An anticipated variance approach to estimating sampling variances for small area estimation problems


Session:

Accepted presentations cancelled by authors

Author: Carolina Franco (Center for Statistical Research and Methodology (CSRM), U.S. Census Bureau)
Abstract:

Area-level small area estimation models typically use both the point estimates from a survey and their corresponding design-based sampling variances as inputs. While the point estimates themselves are carefully modeled, the estimated sampling variances are often assumed known in small area models. In practice, for areas with small effective sample sizes the accuracy of design-based estimates of variance is as tenuous as that of the point estimates themselves. Bell (2008) shows how errors in the sampling variances used in small area models can affect the small area predictions and result in biases in the reported mean squared error. To address this, some authors have proposed modifications to the mean squared error estimates to reflect the added uncertainty due to estimation of the sampling variance (Wang and Fuller 2003, Rivest and Vandal 2003). Others have attempted to jointly model the small area estimates and the sampling variances (You and Chapman 2006, Sugasawa, et al. 2016). Yet others have tried to obtain smoother estimates of the sampling variance through the use of Generalized Variance Functions (GVFs., i.e. Valliant 1987, Otto and Bell, 1995, Hawala and Lahiri 2010, Maples 2016). In this paper, we attempt to improve sampling variance estimates by adopting the anticipated variance approach (Isaki and Fuller, 1982). The idea is to take expectations with respect to both the sampling design and the superpopulation model when computing the variance of the design-based estimator. We adopt simple modeling assumptions for the superpopulation model that also incorporate covariates from administrative records, and we derive expressions for the small area variances that can be estimated from the unit-level data and the available area level covariates. These expressions involve parameters common to all areas that can be estimated from the entire dataset, resulting in synthetic estimates of the sampling variances. We compare the resulting estimates with the design-based variance estimates and with estimates derived from GVFs, using data from the American Community Survey (ACS) and administrative records to produce sampling variances estimates that could be used for the estimation of school-aged children in poverty by the Small Area Income and Poverty Estimates (SAIPE) Program.

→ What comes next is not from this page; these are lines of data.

<file path="src/rtl/ysyx_25060173_ifu.sv">
// Instruction fetch unit: owns the PC, issues one imem read at a time, holds the fetched word for the decoder.
// Request is combinational from state and pc, and the response is registered into a hold stage; redirects squash in-flight fetches.
module ysyx_25060173_ifu #(
  parameter logic [31:0] RESET_PC = 32'h8000_0000,
  parameter logic [31:0] PC_STEP  = 32'd4
) (
  input  logic        clk,
  input  logic        rst,
  output logic        imem_req_valid,
  input  logic        imem_req_ready,
  output logic [31:0] imem_req_addr,
  input  logic        imem_resp_valid,
  input  logic [31:0] imem_resp_data,
  input  logic        imem_resp_err,
  input  logic        redirect_valid,
  input  logic [31:0] redirect_pc,
  output logic        inst_valid,
  input  logic        inst_ready,
  output logic [31:0] inst,
  output logic [31:0] inst_pc,
  output logic        inst_fault
);

  localparam logic [31:0] NOP = 32'h0000_0013;

  typedef enum logic [1:0] {
    S_REQ,
    S_WAIT,
    S_HOLD
  } state_t;

  state_t      r_state, w_state_nxt;
  logic [31:0] r_pc, w_pc_nxt;
  logic [31:0] r_stale_addr, w_stale_addr_nxt;
  logic        r_discard, w_discard_nxt;
  logic        r_inst_valid, w_inst_valid_nxt;
  logic [31:0] r_inst, w_inst_nxt;
  logic [31:0] r_inst_pc, w_inst_pc_nxt;
  logic        r_inst_fault, w_inst_fault_nxt;
  logic [31:0] w_redirect_pc;
  logic        w_req_fire;

  assign w_redirect_pc  = redirect_pc & ~32'h3;
  assign imem_req_valid = (r_state == S_REQ) && !rst;
  // A request redirected before acceptance must keep its original address until the handshake.
  assign imem_req_addr  = r_discard ? r_stale_addr : r_pc;
  assign w_req_fire     = imem_req_valid && imem_req_ready;

  assign inst_valid = r_inst_valid;
  assign inst       = r_inst;
  assign inst_pc    = r_inst_pc;
  assign inst_fault = r_inst_fault;

  always_comb begin
    w_state_nxt      = r_state;
    w_pc_nxt         = r_pc;
    w_stale_addr_nxt = r_stale_addr;
    w_discard_nxt    = r_discard;
    w_inst_valid_nxt = r_inst_valid;
    w_inst_nxt       = r_inst;
    w_inst_pc_nxt    = r_inst_pc;
    w_inst_fault_nxt = r_inst_fault;
    case (r_state)
      S_REQ: begin
        if (w_req_fire) begin
          w_state_nxt = S_WAIT;
        end
        if (redirect_valid) begin
          w_pc_nxt      = w_redirect_pc;
          w_discard_nxt = 1'b1;
          if (!w_req_fire && !r_discard) begin
            w_stale_addr_nxt = r_pc;
          end
        end
      end
      S_WAIT: begin
        if (imem_resp_valid) begin
          if (r_discard || redirect_valid) begin
            w_discard_nxt = 1'b0;
            w_state_nxt   = S_REQ;
          end else begin
            w_inst_nxt       = imem_resp_err ? NOP : imem_resp_data;
            w_inst_pc_nxt    = r_pc;
            w_inst_fault_nxt = imem_resp_err;
            w_inst_valid_nxt = 1'b1;
            w_state_nxt      = S_HOLD;
          end
        end else if (redirect_valid) begin
          w_discard_nxt = 1'b1;
        end
        if (redirect_valid) begin
          w_pc_nxt = w_redirect_pc;
        end
      end
      S_HOLD: begin
        if (redirect_valid) begin
          w_pc_nxt         = w_redirect_pc;
          w_inst_valid_nxt = 1'b0;
          w_state_nxt      = S_REQ;
        end else if (inst_ready) begin
          w_pc_nxt         = r_pc + PC_STEP;
          w_inst_valid_nxt = 1'b0;
          w_state_nxt      = S_REQ;
        end
      end
      default: begin
        w_state_nxt = S_REQ;
      end
    endcase
  end

  always_ff @(posedge clk or posedge rst) begin
    if (rst) begin
      r_state      <= S_REQ;
      r_pc         <= RESET_PC;
      r_stale_addr <= RESET_PC;
      r_discard    <= 1'b0;
      r_inst_valid <= 1'b0;
      r_inst       <= NOP;
      r_inst_pc    <= RESET_PC;
      r_inst_fault <= 1'b0;
    end else begin
      r_state      <= w_state_nxt;
      r_pc         <= w_pc_nxt;
      r_stale_addr <= w_stale_addr_nxt;
      r_discard    <= w_discard_nxt;
      r_inst_valid <= w_inst_valid_nxt;
      r_inst       <= w_inst_nxt;
      r_inst_pc    <= w_inst_pc_nxt;
      r_inst_fault <= w_inst_fault_nxt;
    end
  end

  // Responses are only legal while a request is outstanding.
  a_resp_only_in_wait: assert property (@(posedge clk) disable iff (rst)
    imem_resp_valid |-> (r_state == S_WAIT));

endmodule

</file>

We study the impact of using these variance estimates in simple small area models.

References:
Bell, W, R. (2008). Examining sensitivity of small area inferences to uncertainty about sampling error variances. In JSM Proceedings, Survey Research Methods Section. Alexandria, VA: American Statistical Association, 327–334. Hawala, S. and Lahiri, P. (2010). Variance modeling in the U.S. Small Area Income and Poverty Estimates Program. In JSM Proceedings, Survey Research Methods Section. Alexandria, VA: American Statistical Association. Isaki, C. T. and Fuller, W. A. (1982). Survey design under the regression superpopulation model. Journal of the American Statistical Association, 77, 377, 89-96. Maples, J. (2016). Estimating design effects in small areas/domains through aggregation. In JSM Proceedings, Survey Research Methods Section. Alexandria, VA: American Statistical Association Otto, M. C. and Bell, W. R. (1995). Sampling error modeling of poverty and income statistics for states. In JSM Proceedings, Government Statistics Section. Alexandria, VA: American Statistical Association, 160-165. Rivest, L. and Vandal, N. (2003). Mean squared error estimation for small areas when the small area variances are estimated. In Proceedings of the International Conference on Recent Advances in Survey Sampling, ed. J.N.K. Rao. Sugasawa, S., Tamae, H., and Kubokawa, T. (2016). Bayesian estimators for small area models shrinking both means and variances. Scandinavian Journal of Statistics, 44, 1, 150-167. Valliant, R. (1987). Generalized variance functions in stratified two-stage sampling. Journal of the American Statistical Association, 82, 499-508. Wang, J. and Fuller, W. A. (2003). The mean squared error of small area predictors constructed with estimated error variances. Journal of the American Statistical Association, 98,716-723. You, Y. and Chapman, B. (2006). Small area estimation using area level models and estimated sampling variances. Survey Methodology, 32, 97-103.